Efficient Visual SLAM for Autonomous Aerial Vehicles

Abstract

The general interest in autonomous or semi-autonomous micro aerial vehicles (MAVs) is strongly increasing. There are already several commercial applications for autonomous micro aerial vehicles and many more being investigated by both research institutes and multiple financially strong companies. Most commercially available applications, however, are rather limited in their autonomy: They rely either on a human operator or reliable reception of global positioning system (GPS) signals for navigation.

Truly autonomous micro aerial vehicles that can also fly in GPS-denied environments such as indoors, in forests, or in urban scenarios, where the GPS signal may be blocked by tall buildings, clearly require more on-board sensing and computation potential. In this dissertation, we explore autonomous micro aerial vehicles that rely on a so-called RGBD camera as their main sensor for simultaneous localization and mapping (SLAM). Several aspects of efficient visual SLAM with RGBD cameras aimed at micro aerial vehicles are studied in detail within this dissertation:

We first propose a novel principle of integrating depth measurements within visual SLAM systems by combining both 2D image position and depth measurements. We modify a widely-used visual odometry system accordingly, such that it can serve as a robust and accurate odometry system for RGBD cameras.

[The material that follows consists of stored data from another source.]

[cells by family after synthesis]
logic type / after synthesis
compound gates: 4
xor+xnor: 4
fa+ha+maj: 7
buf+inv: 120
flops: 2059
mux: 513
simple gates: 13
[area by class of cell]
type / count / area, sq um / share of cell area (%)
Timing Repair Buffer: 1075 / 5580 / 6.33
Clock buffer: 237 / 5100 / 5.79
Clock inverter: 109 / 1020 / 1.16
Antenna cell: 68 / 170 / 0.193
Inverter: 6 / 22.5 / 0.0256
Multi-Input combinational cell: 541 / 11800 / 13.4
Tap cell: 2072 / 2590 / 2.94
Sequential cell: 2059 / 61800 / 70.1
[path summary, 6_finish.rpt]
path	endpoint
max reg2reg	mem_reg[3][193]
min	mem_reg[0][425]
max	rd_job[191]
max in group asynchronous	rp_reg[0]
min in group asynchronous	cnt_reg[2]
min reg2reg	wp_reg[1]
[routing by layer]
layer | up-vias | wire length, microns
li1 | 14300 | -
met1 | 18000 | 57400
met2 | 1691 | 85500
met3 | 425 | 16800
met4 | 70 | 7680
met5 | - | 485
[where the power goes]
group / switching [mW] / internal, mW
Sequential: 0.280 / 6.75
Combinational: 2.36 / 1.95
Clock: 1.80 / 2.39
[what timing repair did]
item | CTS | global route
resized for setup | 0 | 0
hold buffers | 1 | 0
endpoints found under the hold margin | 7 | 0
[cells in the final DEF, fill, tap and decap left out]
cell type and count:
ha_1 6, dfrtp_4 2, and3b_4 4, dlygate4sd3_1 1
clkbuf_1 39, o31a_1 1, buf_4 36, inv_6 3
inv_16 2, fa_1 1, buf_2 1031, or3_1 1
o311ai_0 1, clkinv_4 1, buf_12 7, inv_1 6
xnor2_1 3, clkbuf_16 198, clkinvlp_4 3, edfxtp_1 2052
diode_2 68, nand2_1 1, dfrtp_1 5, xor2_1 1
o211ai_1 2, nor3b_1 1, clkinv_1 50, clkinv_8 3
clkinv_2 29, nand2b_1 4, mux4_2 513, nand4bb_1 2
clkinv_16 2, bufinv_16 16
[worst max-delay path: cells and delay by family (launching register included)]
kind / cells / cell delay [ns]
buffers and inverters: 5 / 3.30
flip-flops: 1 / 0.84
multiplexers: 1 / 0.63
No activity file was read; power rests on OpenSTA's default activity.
## src/hw/rtl/sha256_pkg.sv

```systemverilog
// SHA-256 hasher package: constants, round table and helper functions.
// No dependencies; used by every module of the hasher.
`default_nettype none
package sha256_pkg;

    localparam int WordW   = 32;
    localparam int CountW  = 61;
    localparam int RoundN  = 64;
    localparam int QueueN  = 4;

    localparam logic KIND_DATA = 1'b0;
    localparam logic KIND_END  = 1'b1;

    typedef logic [WordW-1:0] word_t;

    // Block job handed from the packer to the compression engine.
    typedef struct packed {
        word_t [15:0] blk;
        logic         final_blk;
    } job_t;

    function automatic word_t init_hash(input logic [2:0] i);
        word_t r;
        case (i)
            3'd0: r = 32'h6a09e667;
            3'd1: r = 32'hbb67ae85;
            3'd2: r = 32'h3c6ef372;
            3'd3: r = 32'ha54ff53a;
            3'd4: r = 32'h510e527f;
            3'd5: r = 32'h9b05688c;
            3'd6: r = 32'h1f83d9ab;
            3'd7: r = 32'h5be0cd19;
            default: r = '0;
        endcase
        return r;
    endfunction

    function automatic word_t round_k(input logic [5:0] r);
        word_t k;
        case (r)
            6'd0: k = 32'h428a2f98;  6'd1: k = 32'h71374491;
            6'd2: k = 32'hb5c0fbcf;  6'd3: k = 32'he9b5dba5;
            6'd4: k = 32'h3956c25b;  6'd5: k = 32'h59f111f1;
            6'd6: k = 32'h923f82a4;  6'd7: k = 32'hab1c5ed5;
            6'd8: k = 32'hd807aa98;  6'd9: k = 32'h12835b01;
            6'd10: k = 32'h243185be; 6'd11: k = 32'h550c7dc3;
            6'd12: k = 32'h72be5d74; 6'd13: k = 32'h80deb1fe;
            6'd14: k = 32'h9bdc06a7; 6'd15: k = 32'hc19bf174;
            6'd16: k = 32'he49b69c1; 6'd17: k = 32'hefbe4786;
            6'd18: k = 32'h0fc19dc6; 6'd19: k = 32'h240ca1cc;
            6'd20: k = 32'h2de92c6f; 6'd21: k = 32'h4a7484aa;
            6'd22: k = 32'h5cb0a9dc; 6'd23: k = 32'h76f988da;
            6'd24: k = 32'h983e5152; 6'd25: k = 32'ha831c66d;
            6'd26: k = 32'hb00327c8; 6'd27: k = 32'hbf597fc7;
            6'd28: k = 32'hc6e00bf3; 6'd29: k = 32'hd5a79147;
            6'd30: k = 32'h06ca6351; 6'd31: k = 32'h14292967;
            6'd32: k = 32'h27b70a85; 6'd33: k = 32'h2e1b2138;
            6'd34: k = 32'h4d2c6dfc; 6'd35: k = 32'h53380d13;
            6'd36: k = 32'h650a7354; 6'd37: k = 32'h766a0abb;
            6'd38: k = 32'h81c2c92e; 6'd39: k = 32'h92722c85;
            6'd40: k = 32'ha2bfe8a1; 6'd41: k = 32'ha81a664b;
            6'd42: k = 32'hc24b8b70; 6'd43: k = 32'hc76c51a3;
            6'd44: k = 32'hd192e819; 6'd45: k = 32'hd6990624;
            6'd46: k = 32'hf40e3585; 6'd47: k = 32'h106aa070;
            6'd48: k = 32'h19a4c116; 6'd49: k = 32'h1e376c08;
            6'd50: k = 32'h2748774c; 6'd51: k = 32'h34b0bcb5;
            6'd52: k = 32'h391c0cb3; 6'd53: k = 32'h4ed8aa4a;
            6'd54: k = 32'h5b9cca4f; 6'd55: k = 32'h682e6ff3;
            6'd56: k = 32'h748f82ee; 6'd57: k = 32'h78a5636f;
            6'd58: k = 32'h84c87814; 6'd59: k = 32'h8cc70208;
            6'd60: k = 32'h90befffa; 6'd61: k = 32'ha4506ceb;
            6'd62: k = 32'hbef9a3f7; 6'd63: k = 32'hc67178f2;
            default: k = '0;
        endcase
        return k;
    endfunction

    function automatic word_t rotr(input word_t x, input int n);
        return (x >> n) | (x << (WordW - n));
    endfunction

endpackage
`default_nettype wire

```

## src/hw/rtl/sha256_packer.sv

```systemverilog
// Front end: packs bytes into blocks, pads at end of message, emits block jobs.
// Depends on sha256_pkg.
`default_nettype none
module sha256_packer (
    input  wire logic               clk,
    input  wire logic               rst_n,
    input  wire logic               in_valid,
    output logic                    in_ready,
    input  wire logic               kind,
    input  wire logic [7:0]         data_byte,
    output logic                    job_valid,
    input  wire logic               job_ready,
    output sha256_pkg::job_t        job
);

    typedef enum logic [1:0] {ST_BYTES, ST_PAD2, ST_WAIT} state_t;

    state_t                              state_reg, state_next;
    sha256_pkg::word_t [15:0]            blk_reg, blk_next;
    logic [sha256_pkg::CountW-1:0]       count_reg, count_next;
    logic                                jv_reg, jv_next;
    sha256_pkg::job_t                    job_reg, job_next;

    logic [5:0]  pos;
    logic [3:0]  wi;
    logic [4:0]  sh;
    logic [63:0] bits;
    sha256_pkg::word_t [15:0] pad;
    sha256_pkg::word_t keep;

    assign pos  = count_reg[5:0];
    assign wi   = pos[5:2];
    assign sh   = 5'd24 - {pos[1:0], 3'b000};
    assign bits = {count_reg, 3'b000};
    assign in_ready  = (state_reg == ST_BYTES) && !jv_reg;
    assign job_valid = jv_reg;
    assign job       = job_reg;

    always_comb
    begin
        keep = blk_reg[wi] & ~((sha256_pkg::word_t'(1) << (sh + 5'd8)) - 1);
        if (pos[1:0] == 2'd0)
            keep = '0;
        pad = blk_reg;
        pad[wi] = keep | (sha256_pkg::word_t'(8'h80) << sh);
        for (int i = 0; i < 16; i++)
            if (4'(i) > wi)
                pad[i] = '0;
    end

    always_comb
    begin
        state_next = state_reg;
        blk_next   = blk_reg;
        count_next = count_reg;
        jv_next    = jv_reg;
        job_next   = job_reg;
        if (jv_reg && job_ready)
            jv_next = 1'b0;
        case (state_reg)
            ST_BYTES:
            begin
                if (in_valid && in_ready)
                begin
                    if (kind == sha256_pkg::KIND_DATA)
                    begin
                        if (pos[1:0] == 2'd0)
                            blk_next[wi] = {data_byte, 24'h0};
                        else
                            blk_next[wi] = blk_reg[wi] |
                                           (sha256_pkg::word_t'(data_byte) << sh);
                        count_next = count_reg + 1'b1;
                        if (pos == 6'd63)
                        begin
                            job_next.blk       = blk_next;
                            job_next.final_blk = 1'b0;
                            jv_next            = 1'b1;
                        end
                    end
                    else
                    begin
                        job_next.blk = pad;
                        if (pos >= 6'd56)
                        begin
                            job_next.final_blk = 1'b0;
                            state_next         = ST_PAD2;
                        end
                        else
                        begin
                            job_next.blk[14]   = bits[63:32];
                            job_next.blk[15]   = bits[31:0];
                            job_next.final_blk = 1'b1;
                            count_next         = '0;
                        end
                        jv_next = 1'b1;
                    end
                end
            end
            ST_PAD2:
            begin
                if (!jv_next)
                begin
                    job_next.blk       = '0;
                    job_next.blk[14]   = bits[63:32];
                    job_next.blk[15]   = bits[31:0];
                    job_next.final_blk = 1'b1;
                    jv_next            = 1'b1;
                    count_next         = '0;
                    state_next         = ST_BYTES;
                end
            end
            default: state_next = ST_BYTES;
        endcase
    end

    always_ff @(posedge clk or negedge rst_n)
    begin
        if (!rst_n)
        begin
            state_reg <= ST_BYTES;
            count_reg <= '0;
            jv_reg    <= 1'b0;
        end
        else
        begin
            state_reg <= state_next;
            count_reg <= count_next;
            jv_reg    <= jv_next;
        end
    end

    always_ff @(posedge clk)
    begin
        blk_reg <= blk_next;
        job_reg <= job_next;
    end

    a_full_block_job: assert property (@(posedge clk) disable iff (!rst_n)
        (in_valid && in_ready && kind == sha256_pkg::KIND_DATA && pos == 6'd63)
        |=> jv_reg) else $error("full block did not raise a job");
    a_no_accept_busy: assert property (@(posedge clk) disable iff (!rst_n)
        jv_reg |-> !in_ready) else $error("byte taken with job pending");
    a_pad2_not_final: assert property (@(posedge clk) disable iff (!rst_n)
        (state_reg == ST_PAD2 && jv_reg) |-> !job_reg.final_blk)
        else $error("overflow block marked final");

endmodule
`default_nettype wire

```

Based on this principle we go on and implement a full RGBD SLAM system that can close loops and perform global pose graph optimization and runs in real-time on the computationally constrained onboard computer of our MAV.

We investigate the feasibility of explicitly detecting loops using depth images as opposed to intensity images with a state of the art hierarchical bag of words (BoW) approach using depth image features.

Since an MAV flying indoors can often see a clearly distinguishable ground plane, we develop a novel efficient and accurate ground plane detection method and show how to use this to suppress drift in height and attitude.

Finally, we create a full SLAM system combining the earlier ideas that enables our MAV to fly autonomously in previously unknown environments while creating a map of its surroundings.